At times last year, with the National Cabinet apparently working well and a path out of crisis looking promising, Morrison’s lack of vision for the nation could be seen as a minor concern: the only job he had to do was to steer us through an unprecedented health crisis and economic shock. With the co-operation of the states and – critically – the support of the Federal Opposition for the eye-watering levels of spending required to keep the economy afloat, it looked to some as though Morrison’s transactional approach to politics might be well suited to the challenge of battling COVID-19.

A year on, Australia is now lagging the rest of the developed world on vaccinating our population and international borders are likely to remain closed well into next year. Added to that an obviously rushed and ad hoc approach to providing income support during the latest round of lockdowns causing unnecessary confusion and anxiety for citizens in different states, Morrison’s web of spin is disintegrating before our eyes.

Well before the onset of COVID-19, Australia was faced with big challenges: our fragile ecosystem is amongst the world’s most vulnerable to climate change; our water system is in crisis; the Great Barrier Reef is dying (not that the Government wants to know).

We have had a decade or more of stagnant wage growth, rising asset prices and growing economic inequality. Our aged and disability care systems are at breaking point. Our tax system relies too heavily on income taxes from working and middle-class families, while we tax wealth and resource extraction at pitifully low levels. Our public schools are chronically underfunded and the Government has, under the cover of COVID-19, taken a sledgehammer to the university sector.

Our export economy is based on digging things up and shipping them overseas, where value is added by other nations. Locally, we’ve relied on importing students and tourists to spend money in an increasingly service-based domestic economy. Rather than invest in our own capacity, business and government have for decades preferred to rely on temporary migrants to fill gaps in the labour market, exploiting the desperation of workers at the bottom of the global market and keeping wages down across the Australian economy.

After decades of neglect, the restrictions imposed on our economy by COVID-19 have laid bare the shaky foundations of our prosperity: more than 1.7 million Australians are looking for work but we don’t have the jobs they need. Business has no incentive to invest in new technologies that will drive sustainable productivity growth. Our tax base is shrinking, with more burden on working families and more largesse for the wealthy, at the same time as our costs for social care and infrastructure are growing.

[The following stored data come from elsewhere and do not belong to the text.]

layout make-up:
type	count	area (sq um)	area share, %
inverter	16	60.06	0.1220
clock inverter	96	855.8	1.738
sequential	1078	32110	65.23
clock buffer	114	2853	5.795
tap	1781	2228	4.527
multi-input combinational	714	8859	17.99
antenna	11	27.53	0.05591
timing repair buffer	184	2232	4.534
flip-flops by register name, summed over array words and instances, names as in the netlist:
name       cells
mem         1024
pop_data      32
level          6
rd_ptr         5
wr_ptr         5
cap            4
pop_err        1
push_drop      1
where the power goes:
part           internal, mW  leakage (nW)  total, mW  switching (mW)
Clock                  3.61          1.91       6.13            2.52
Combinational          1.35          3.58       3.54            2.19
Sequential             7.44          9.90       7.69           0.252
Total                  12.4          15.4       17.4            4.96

Yet the Government has no plans. The Prime Minister runs from the work of negotiating change through the Parliament and has stated openly that he has no appetite for the reforms necessary to drive the next era of Australian prosperity. Apparently, governing with an eye on the future and tackling the challenges that face our nation in the face of the existential threat of climate change are nothing more than a vanity exercise in the eyes of our “pragmatic” PM.

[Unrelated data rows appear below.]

<file path="config.mk">
export PLATFORM = sky130hd
export DESIGN_NAME = synth_ctl_port
export DESIGN_NICKNAME = d
export VERILOG_FILES = /design/src/rtl/synth_ctl_pkg.sv /design/src/rtl/synth_ctl_sync.sv /design/src/rtl/synth_ctl_edge.sv /design/src/rtl/synth_ctl_shifter.sv /design/src/rtl/synth_ctl_bank.sv /design/src/rtl/synth_ctl_port.sv
export SDC_FILE = /design/constraint.sdc
export NUM_CORES = 1
export LEC_CHECK = 0
export BUFFER_PORTS_ARGS = -buffer_cell sky130_fd_sc_hd__clkbuf_2
export CORE_ASPECT_RATIO = 1.75
export CORE_MARGIN = 4
export CORE_UTILIZATION = 54
export DETAILED_ROUTE_END_ITERATION = 16
export GPL_TIMING_DRIVEN = 1
export PLACE_DENSITY = 0.76
export SKIP_CTS_REPAIR_TIMING = 1
export SYNTH_ARGS = -nofsm -noshare
export SYNTH_HDL_FRONTEND = slang
export SYNTH_SLANG_ARGS = --single-unit
</file>
<file path="constraint.sdc">
create_clock -name clk -period 2.55 [get_ports clk]
set_input_delay 0.1275 -clock clk [delete_from_list [all_inputs] [get_ports clk]]
set_output_delay 0.1275 -clock clk [all_outputs]
set_load 0.02 [all_outputs]
</file>
<file path="src/rtl/synth_ctl_pkg.sv">
package synth_ctl_pkg;
  localparam int WORD_W  = 18;
  localparam int DATA_W  = WORD_W - 1;
  localparam int B_W     = 10;
  localparam int A_W     = 5;
  localparam int CTL_W   = 2;
  localparam int RDIV_W  = 10;

  localparam int CTL_LSB = 0;
  localparam int A_LSB   = CTL_LSB + CTL_W;
  localparam int B_LSB   = A_LSB + A_W;

  localparam int CPOFF_BIT = RDIV_W;
  localparam int POL_BIT   = RDIV_W + 1;
  localparam int RSV_BIT   = RDIV_W + 2;
  localparam int TEST_BIT  = RDIV_W + 3;

  typedef struct packed {
    logic [B_W-1:0]   b_cnt;
    logic [A_W-1:0]   a_cnt;
    logic [CTL_W-1:0] ctl;
  } fb_cfg_t;

  typedef struct packed {
    logic              test;
    logic              rsvd;
    logic              pol;
    logic              cp_off;
    logic [RDIV_W-1:0] div;
  } ref_cfg_t;
endpackage

</file>
<file path="src/rtl/synth_ctl_sync.sv">
module synth_ctl_sync #(
  parameter int W      = 3,
  parameter int STAGES = 2
) (
  input  logic         clk,
  input  logic         rst_n,
  input  logic [W-1:0] async_i,
  output logic [W-1:0] sync_o
);
  logic [W-1:0] stage_q [STAGES];

  for (genvar s = 0; s < STAGES; s++) begin : g_stage
    always_ff @(posedge clk or negedge rst_n) begin
      if (!rst_n) begin
        stage_q[s] <= '0;
      end else if (s == 0) begin
        stage_q[s] <= async_i;
      end else begin
        stage_q[s] <= stage_q[(s == 0) ? 0 : s-1];
      end
    end
  end

  assign sync_o = stage_q[STAGES-1];
endmodule

</file>
<file path="src/rtl/synth_ctl_edge.sv">
module synth_ctl_edge #(
  parameter int W = 2
) (
  input  logic         clk,
  input  logic         rst_n,
  input  logic [W-1:0] lvl_i,
  output logic [W-1:0] rise_o
);
  logic [W-1:0] prev_q;

  always_ff @(posedge clk or negedge rst_n) begin
    if (!rst_n) prev_q <= '0;
    else        prev_q <= lvl_i;
  end

  assign rise_o = lvl_i & ~prev_q;

  // a detected edge lasts exactly one system clock
  p_single_edge_r7: assert property (@(posedge clk) disable iff (!rst_n)
    (rise_o != '0) |=> ((rise_o & $past(rise_o)) == '0));
endmodule

</file>
<file path="src/rtl/synth_ctl_shifter.sv">
module synth_ctl_shifter #(
  parameter int WIDTH = 18
) (
  input  logic             clk,
  input  logic             rst_n,
  input  logic             shift_i,
  input  logic             bit_i,
  output logic [WIDTH-1:0] word_o
);
  logic [WIDTH-1:0] sh_q;

  always_ff @(posedge clk or negedge rst_n) begin
    if (!rst_n)       sh_q <= '0;
    else if (shift_i) sh_q <= {sh_q[WIDTH-2:0], bit_i};
  end

  assign word_o = sh_q;

  // the held word moves only on a serial clock edge
  p_hold_word_r2: assert property (@(posedge clk) disable iff (!rst_n)
    !shift_i |=> $stable(sh_q));
endmodule

</file>
<file path="src/rtl/synth_ctl_bank.sv">
module synth_ctl_bank
  import synth_ctl_pkg::*;
#(
  parameter int DIV_RESET = 2,
  parameter int DIV_MIN   = 2
) (
  input  logic              clk,
  input  logic              rst_n,
  input  logic              load_i,
  input  logic [WORD_W-1:0] word_i,
  output fb_cfg_t           fb_o,
  output ref_cfg_t          ref_o,
  output logic              err_o
);
  logic              sel_ref;
  logic [DATA_W-1:0] data;
  fb_cfg_t           fb_new;
  ref_cfg_t          ref_new;
  logic              div_bad;
  fb_cfg_t           fb_q;
  ref_cfg_t          ref_q;
  logic              err_q;

  always_comb begin
    sel_ref        = word_i[0];
    data           = word_i[WORD_W-1:1];
    fb_new.b_cnt   = data[B_LSB +: B_W];
    fb_new.a_cnt   = data[A_LSB +: A_W];
    fb_new.ctl     = data[CTL_LSB +: CTL_W];
    ref_new.div    = data[0 +: RDIV_W];
    ref_new.cp_off = data[CPOFF_BIT];
    ref_new.pol    = data[POL_BIT];
    ref_new.rsvd   = data[RSV_BIT];
    ref_new.test   = data[TEST_BIT];
    div_bad        = int'(ref_new.div) < DIV_MIN;
  end

  always_ff @(posedge clk or negedge rst_n) begin
    if (!rst_n) begin
      fb_q         <= '0;
      ref_q.test   <= 1'b0;
      ref_q.rsvd   <= 1'b0;
      ref_q.pol    <= 1'b0;
      ref_q.cp_off <= 1'b0;
      ref_q.div    <= RDIV_W'(DIV_RESET);
      err_q        <= 1'b0;
    end else if (load_i) begin
      if (!sel_ref) begin
        fb_q <= fb_new;
      end else begin
        ref_q.test   <= ref_new.test;
        ref_q.rsvd   <= ref_new.rsvd;
        ref_q.pol    <= ref_new.pol;
        ref_q.cp_off <= ref_new.cp_off;
        if (div_bad) begin
          err_q <= 1'b1;
        end else begin
          ref_q.div <= ref_new.div;
          err_q     <= 1'b0;
        end
      end
    end
  end

  assign fb_o  = fb_q;
  assign ref_o = ref_q;
  assign err_o = err_q;

  // a feedback load leaves the reference side alone
  p_fb_steer_r3: assert property (@(posedge clk) disable iff (!rst_n)
    (load_i && !word_i[0]) |=> ($stable(ref_q) && $stable(err_q)));
  // a reference load leaves the feedback side alone
  p_ref_steer_r4: assert property (@(posedge clk) disable iff (!rst_n)
    (load_i && word_i[0]) |=> $stable(fb_q));
  // nothing moves without a latch edge
  p_no_load_r7: assert property (@(posedge clk) disable iff (!rst_n)
    !load_i |=> ($stable(fb_q) && $stable(ref_q) && $stable(err_q)));
  // an illegal divide is refused and flagged
  p_bad_div_r8: assert property (@(posedge clk) disable iff (!rst_n)
    (load_i && word_i[0] && (word_i[RDIV_W:1] < RDIV_W'(DIV_MIN)))
      |=> (err_q && $stable(ref_q.div)));
  // the stored divide never drops below the floor
  p_div_floor_r8: assert property (@(posedge clk) disable iff (!rst_n)
    int'(ref_q.div) >= DIV_MIN);
endmodule

</file>
<file path="src/rtl/synth_ctl_port.sv">
module synth_ctl_port
  import synth_ctl_pkg::*;
#(
  parameter int SYNC_STAGES = 2,
  parameter int DIV_RESET   = 2,
  parameter int DIV_MIN     = 2
) (
  input  logic              clk,
  input  logic              rst_n,
  input  logic              ser_clk,
  input  logic              ser_data,
  input  logic              ser_latch,
  output logic [B_W-1:0]    fb_b_count,
  output logic [A_W-1:0]    fb_a_count,
  output logic [CTL_W-1:0]  fb_ctrl,
  output logic [RDIV_W-1:0] ref_div,
  output logic              cp_tristate,
  output logic              pd_polarity,
  output logic              ref_reserved,
  output logic              test_mode,
  output logic              div_error
);
  localparam int PIN_N  = 3;
  localparam int EDGE_N = 2;

  logic [PIN_N-1:0]  pins_s;
  logic [EDGE_N-1:0] rise;
  logic [WORD_W-1:0] word;
  fb_cfg_t           fb;
  ref_cfg_t          rc;

  synth_ctl_sync #(.W(PIN_N), .STAGES(SYNC_STAGES)) u_sync (
    .clk(clk), .rst_n(rst_n),
    .async_i({ser_latch, ser_data, ser_clk}),
    .sync_o(pins_s)
  );

  synth_ctl_edge #(.W(EDGE_N)) u_edge (
    .clk(clk), .rst_n(rst_n),
    .lvl_i({pins_s[2], pins_s[0]}),
    .rise_o(rise)
  );

  synth_ctl_shifter #(.WIDTH(WORD_W)) u_shift (
    .clk(clk), .rst_n(rst_n),
    .shift_i(rise[0]),
    .bit_i(pins_s[1]),
    .word_o(word)
  );

  synth_ctl_bank #(.DIV_RESET(DIV_RESET), .DIV_MIN(DIV_MIN)) u_bank (
    .clk(clk), .rst_n(rst_n),
    .load_i(rise[1]),
    .word_i(word),
    .fb_o(fb),
    .ref_o(rc),
    .err_o(div_error)
  );

  assign fb_b_count   = fb.b_cnt;
  assign fb_a_count   = fb.a_cnt;
  assign fb_ctrl      = fb.ctl;
  assign ref_div      = rc.div;
  assign cp_tristate  = rc.cp_off;
  assign pd_polarity  = rc.pol;
  assign ref_reserved = rc.rsvd;
  assign test_mode    = rc.test;
endmodule

</file>
# --- Yosys cells after proc, flatten, opt, wreduce, memory -nomap -nowiden ---
# Index checks and enable logic that the tools add are counted.
totals:
  ff_bits: 58
  in_bits: 5
  output_inout_bits: 32
  word_cells: 22
op_classes:
  n_lt_le_gt_ge: 1
  muxes: 1
  bitwise_logic: 4
  n_reduce_logical: 3
op_table:
  columns: ["op", "count"]
  rows:
  - ["less-than comparator 10 x 2 -> 1 bit (second input constant)", 1]
  - ["AND reduction 2 bit", 2]
  - ["AND reduction 3 bit", 1]
  - ["bitwise AND 2 bit", 1]
  - ["NOT 1 bit", 2]
  - ["NOT 2 bit", 1]
  - ["2-to-1 mux 1 bit", 1]

# --- Logic depth before layout (Yosys ltp) ---
# Gate-level depths: netlist of the first run.
depth:
  ltp_word: 3
  mapped_depth: 4
  mapped_depth_nobuf: 3

# --- By module ---
# From an unflattened synthesis of the first run, not the netlist that was laid out.
hier_totals:
  cells_unflattened: 134
  hier_area_um2: 2203.4
modules_own_cells:
  columns: ["module", "instances", "cells_per_inst", "area_each_um2", "seq_area_each_um2"]
  rows:
  - ["synth_ctl_bank", 1, 83, 1231.2, 802.0]
  - ["synth_ctl_shifter", 1, 38, 721.9, 450.4]
  - ["synth_ctl_sync", 1, 9, 172.7, 150.1]
  - ["synth_ctl_edge", 1, 4, 77.6, 50.0]

# --- Worst setup path after synthesis of the first run ---
# Ideal clock, no wire load.
synth_timing:
  kind: "reg-to-reg"
  start: "reg u_shift.sh_q[3], in the netlist u_shift.word_o[3]"
  end: "reg u_bank.ref_q (netlist bit u_bank.ref_o[0])"
  setup_ps: 125
  arrival_time_ps: 1704
  required_time_ps: 2425
  setup_slack_ps: 721
  stages_incl_launch_ff: 4
  path_buffers: 0
  period_less_slack_ps: 1829
  cell_sequence: "dfrtp_1 -> or4_4 -> o31ai_4 -> mux2_2"
synth_via:
  elab_chain_len: 3
synth_rtl:
  columns: ["element", "line_no", "rtl"]
  rows:
  - ["start, declared", "synth_ctl_shifter.sv:10", "logic [WIDTH-1:0] sh_q;"]
  - ["start signal, assigned", "synth_ctl_shifter.sv:14", "else if (shift_i) sh_q <= {sh_q[WIDTH-2:0], bit_i};"]
  - ["less-than comparator 10 x 2 -> 1 bit", "synth_ctl_bank.sv:35", "div_bad = int'(ref_new.div) < DIV_MIN;"]
  - ["NOT 1 bit (no line)", null, null]
  - ["AND reduction 3 bit (no line)", null, null]
  - ["end, declared", "synth_ctl_bank.sv:21", "ref_cfg_t ref_q;"]
# No other way between the ends.
# A chain may end at the register's enable or synchronous reset.

# --- Worst setup path in the final report of the first run ---
layout_timing:
  start: "reg u_shift.sh_q[3], in the netlist u_shift.word_o[3]"
  end: "reg u_bank.ref_q (netlist bit u_bank.ref_o[3])"
# The elaborated chain is that of the path after synthesis.

==> results of run 1 <==
==> critical path: stages, from the launching register on <==
cell and delay, ns:
dfrtp_1 0.43, or4_4 0.57, o31ai_4 0.50, mux2_2 0.39
==> metal layers <==
metal  GRT usage [%]  wire (um)  part of all wire, %  vias to the layer above
li1                -          -                    -                      566
met1            20.0       1550                   42                      599
met2            26.4       1890                   51                       28
met3            7.58        180                  4.8                        9
met4            10.3         87                  2.3                        0
met5               0          0                    0                        -
==> kinds of logic (layout without fill, tap and decap cells) <==
logic type / count (synthesis) / in the layout
multiplexers: 40 / 40
buffers and inverters: 4 / 60
AO/OA/AOI/OAI: 7 / 7
AND/OR/NAND/NOR: 20 / 20
flip-flops: 58 / 58
==> final cells by class <==
| cell class | instances | area [sq um] |
|---|---|---|
| Sequential cell | 58 | 1450 |
| Tap cell | 46 | 57.6 |
| Fill cell | 271 | 1140 |
| Timing Repair Buffer | 44 | 250 |
| Multi-Input combinational cell | 67 | 632 |
| Clock buffer | 13 | 149 |
| Clock inverter | 3 | 15.0 |
==> power breakdown <==
group	switching, mW	leakage [nW]	internal, mW
combinational	0.491	0.454	0.397
sequential	0.234	0.731	1.25
clock	0.324	0.0872	0.374
total	1.05	1.27	2.02
==> per-stage QoR <==
| step | util (%) | instance area, sq um | power (mW) |
|---|---|---|---|
| 6_report | 69.1 | 2560 | 3.07 |
| 5_1_grt | 69.1 | 2560 | 3.26 |
| 4_1_cts | 68.0 | 2520 | 3.10 |
| 3_5_place_dp | 63.6 | 2350 | 2.40 |
| 3_3_place_gp | 63.6 | 2350 | 2.35 |
| 2_1_floorplan | - | 2110 | 2.04 |
==> registers in the layout (all words and copies together) (netlist names) <==
register and flops:
u_bank.err_o 1, u_bank.fb_o 17, u_bank.ref_o 14, u_edge.prev_q 2, u_shift.word_o 18, u_sync.stage_q 3
u_sync.sync_o 3
==> worst paths after layout <==
path,startpoint,to,slack (ns),depth (start not counted)
hold / removal,u_sync.stage_q[5],u_sync.sync_o[2],0.35,0
hold reg to reg,u_sync.stage_q[5],u_sync.sync_o[2],0.35,0
setup / recovery,u_shift.word_o[3],u_bank.ref_o[3],0.54,3
max in group asynchronous,rst_n,u_bank.ref_o[11],1.62,3
min in group asynchronous,rst_n,u_bank.ref_o[6],0.47,3
setup reg to reg,u_shift.word_o[3],u_bank.ref_o[3],0.54,3
==> cell usage in the layout (no fill, tap or decap), drive strengths merged, types with 3 or more instances in the layout <==
cell type,instances
clkbuf,49
dfrtp,57
clkinv,3
nand2,13
buf,4
a22o,5
mux2,40
dlygate4sd3,4
==> Yosys cell counts <==
library cell,instances,share of area (%)
or4_4,1,0.53
nand3b_1,1,0.36
or3_1,1,0.30
and3b_1,1,0.42
buf_6,1,0.53
nor2b_1,1,0.30
dfstp_2,1,1.2
a22o_1,5,2.1
dfrtp_1,57,68
mux2_2,40,21
clkbuf_1,2,0.36
buf_2,1,0.24
o41ai_1,1,0.42
or2_2,1,0.30
o31ai_4,1,1.0
nor3b_2,1,0.59
nand2_1,13,2.3
==> results.sh, run 1 <==
export IMPL_status="complete, no violations"
export IMPL_fin_ws_ns=0.540
export IMPL_die_x_um=55.2
export IMPL_diodes=0
export IMPL_synth_simple_area_share_pct=5.10
export IMPL_synth_distinct_cells=17
export IMPL_synth_area_per_cell_sq_um=16.3
export IMPL_finalSetupViolCount=0
export IMPL_worstPathArrival_ns=2.22
export IMPL_ys_seq_area_share_pct=68.9
export IMPL_synth_seq_cells=58
export IMPL_grt_usage_pct=17.4
export IMPL_dpl_hpwl_um=2540
export IMPL_cts_made_buffers=9
export IMPL_syn_nets=134
export IMPL_drc=0
export IMPL_rows=29
export IMPL_clock_skew_ns=0.00654
export IMPL_tns_ns=0
export IMPL_rsz0062_at_grt="false"
export IMPL_synth_compound_area_share_pct=3.50
export IMPL_hp_class="register to register"
export IMPL_worst_pin_slew_ns=0.695
export IMPL_grt_pass1_vias=1318
export IMPL_synthAdderAreaFrac_pct=0
export IMPL_insertion_delay_ns=0.33
export IMPL_area_growth_synth_to_final_pct=21.2
export IMPL_endpoint_kind="register"
export IMPL_drv_cap=0
export IMPL_hold_worst_slack_ns=0.348
export IMPL_final_cells=231
export IMPL_finalHoldViolCount=0
export IMPL_cp_required_ns=2.76
export IMPL_slew_viol_final=0
export IMPL_p_leak_nw=1.27
export IMPL_cts_sinks=58
export IMPL_chipHeight_um=90.7
export IMPL_cts_tree="done"
export IMPL_via_per_inst=5.20
export IMPL_muxShareOfSynthArea_pct=21.4
export IMPL_ios=37
export IMPL_post_route_min_period_ns=2.01
export IMPL_dpl_cell_count=211
export IMPL_wl_per_cell_um=16.1
export IMPL_grt_pass1_wl_um=6560
export IMPL_synthXorXnorAreaFrac_pct=0
export IMPL_start_kind="register"
export IMPL_power_per_cell_area_nw_per_um2=1200
export IMPL_ir_drop_mv=0.764
export IMPL_nets=185
export IMPL_firstDrtPassIters=4
export IMPL_initial_core_util_pct=57.0
export IMPL_io_buffers=36
export IMPL_clk_pin_slew_ns=0.06
export IMPL_h_tree_depth=3
export IMPL_drt_wl_total_um=3720
export IMPL_drive_above_1_share_pct=53.0
export IMPL_die_area_sq_um=5010
export IMPL_timing_final_crit_share_pct=78.8
export IMPL_grt_max_degree=59
export IMPL_cp_max_fo=10
export IMPL_cts_root_buffer="clkbuf_8"
export IMPL_dr_total_vias=1202
export IMPL_place_gp_congestion=0.800
export IMPL_pre_cts_ws_ns=0.544
export IMPL_max_freq_mhz=497
export IMPL_synth_top_family_by_area="multiplexers"
export IMPL_first_iter_violations=17
export IMPL_yosys_warnings=0
export IMPL_critPathKind="register to register"
export IMPL_coreArea_sq_um=3700
export IMPL_worst_slew_margin_rel_pct=53.7
export IMPL_cts_buffer_depth=2
export IMPL_ant_nets=0
export IMPL_syn_area_sq_um=2110
export IMPL_grt_ovfl_total=0
export IMPL_syn_inst=129
export IMPL_antenna_found_initial=0
Power figures use the tool's default switching activity.
==> run 2, diff against run 1 <==
==> constraint.sdc (replaced) <==
create_clock -name clk -period 1.95 [get_ports clk]
set_input_delay 0.0975 -clock clk [delete_from_list [all_inputs] [get_ports clk]]
set_output_delay 0.0975 -clock clk [all_outputs]
set_load 0.02 [all_outputs]
==> run 2 against run 1 <==
Against the previous run: count of clock-buffer cells in the layout up 1; setup slack worse by 0.41 ns; total power up 30%; global-route usage down 0.43 points; sequential share of layout area down 0.25 points.
==> results.sh, run 2 (synthesis results as in run 1) <==
export IMPL_status="complete, no violations"
export IMPL_final_cells=232
export IMPL_hold_worst_slack_ns=0.350
export IMPL_final_area_sq_um=2570
export IMPL_final_cell_mix="57 x dfrtp_1, 40 x mux2_2, 36 x clkbuf_2"
export IMPL_r2r_slack_ns=0.13
export IMPL_cts_tree="done"
export IMPL_finalHoldViolCount=0
export IMPL_largest_reg_flops=18
export IMPL_pre_cts_ws_ns=0.0747
export IMPL_io_buffers=36
export IMPL_finalSetupViolCount=0
export IMPL_timing_final_crit_share_pct=93.4
export IMPL_p_int_mw=2.64
export IMPL_critPathKind="register to register"
export IMPL_post_route_min_period_ns=1.82
export IMPL_start_kind="register"
export IMPL_place_gp_congestion=0.809
export IMPL_cts_made_buffers=9
export IMPL_clock_skew_ns=0.00334
export IMPL_max_freq_mhz=549
export IMPL_swShare_pct=33.9
export IMPL_clk_pin_slew_ns=0.06
export IMPL_ios=37
export IMPL_dpl_hpwl_um=2640
export IMPL_grt_usage_pct=16.9
export IMPL_nets=188
export IMPL_insertion_delay_ns=0.32
export IMPL_drt_wl_total_um=3720
export IMPL_ir_drop_mv=1.09
export IMPL_diodes=0
export IMPL_power_share_clock_pct=22.1
export IMPL_cts_buffer_depth=2
export IMPL_grt_ovfl_total=0
export IMPL_rsz0062_at_grt="false"
export IMPL_drc=0
export IMPL_p_leak_nw=1.28
export IMPL_grt_pass1_vias=1377
export IMPL_h_tree_depth=3
export IMPL_grt_pass1_wl_um=6460
export IMPL_dpl_cell_count=214
export IMPL_coreArea_sq_um=3700
export IMPL_layout_cells_most_common="dfrtp_1"
export IMPL_wl_per_cell_um=16.1
export IMPL_combPwrFrac_pct=29.2
export IMPL_die_area_sq_um=5010
export IMPL_drive_above_1_share_pct=52.7
export IMPL_antenna_found_initial=0
export IMPL_dr_total_vias=1224
export IMPL_rows=29
export IMPL_first_iter_violations=23
export IMPL_slew_viol_final=0
export IMPL_cp_required_ns=2.16
export IMPL_power_frac_seq_pct=48.7
export IMPL_worstPathArrival_ns=2.03
export IMPL_cp_max_fo=7
export IMPL_die_x_um=55.2
export IMPL_fin_ws_ns=0.128
export IMPL_utilization_pct=69.4
export IMPL_netSwitchingPower_mw=1.35
export IMPL_endpoint_kind="register"
export IMPL_dpl_cell_area_sq_um=2370
export IMPL_cts_root_buffer="clkbuf_8"
export IMPL_grt_max_degree=59
export IMPL_chipHeight_um=90.7
export IMPL_area_growth_synth_to_final_pct=21.8
export IMPL_cts_sinks=58
export IMPL_hp_class="register to register"
export IMPL_power_per_cell_area_nw_per_um2=1550
export IMPL_initial_core_util_pct=57.0
export IMPL_worst_slew_margin_rel_pct=54.4
export IMPL_tns_ns=0
export IMPL_via_per_inst=5.28
export IMPL_finalPower_mw=3.99
export IMPL_ant_nets=0
export IMPL_drv_cap=0
export IMPL_firstDrtPassIters=4
export IMPL_worst_pin_slew_ns=0.683
-- run 2: worst paths after layout --
path	end	from	cells after the start
setup / recovery	u_bank.ref_o[0]	u_shift.word_o[3]	3
max in group asynchronous	u_bank.fb_o[3]	rst_n	3
min in group asynchronous	u_bank.ref_o[7]	rst_n	3
hold / removal	u_sync.sync_o[1]	u_sync.stage_q[4]	0
hold reg to reg	u_sync.sync_o[1]	u_sync.stage_q[4]	0
setup reg to reg	u_bank.ref_o[0]	u_shift.word_o[3]	3
-- run 2: cell type report --
class / instances / area (sq um)
fill: 271 / 1130
sequential: 58 / 1450
tap: 46 / 57.6
timing repair buffer: 47 / 273
multi-input combinational: 67 / 632
clock buffer: 14 / 153
-- run 2: metal layers --
| layer | GRT usage (%) | wire length (um) |
|---|---|---|
| met1 | 18.3 | 1470 |
| met2 | 28.6 | 2040 |
| met3 | 6.15 | 160 |
| met4 | 8.52 | 48 |
| met5 | 0 | 0 |
-- run 2: critical path: stages (launching register included) --
cell and delay [ns]:
dfrtp_1 0.41, or4_4 0.57, o31ai_4 0.34, mux2_2 0.38
-- run 2: power groups by stage --
stage | combinational [mW] | clock, mW | sequential (mW)
2_1_floorplan | 0.456 | 0 | 2.21
3_3_place_gp | 1.15 | 0 | 1.93
3_5_place_dp | 1.17 | 0 | 1.97
4_1_cts | 1.18 | 0.908 | 1.95
5_1_grt | 1.25 | 0.963 | 2.01
6_report | 1.16 | 0.882 | 1.94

Morrison is nothing if not a clever politician and the shock of this week’s polls may prompt another shape-shift from the man who has built his career on telling the people in front of him exactly what they want to hear, allowing him to recover ground among the quiet Australians who backed him at the last Election.

But the view that we have a Prime Minister who avoids responsibility is now held by a majority of Australians and if Morrison doesn’t reverse that quickly, it is likely to be terminal for his Government.

Australians are beginning to ask what the point is of a Prime Minister who doesn’t actually want to lead the country. From there, it’s a short step to giving the job to someone who does.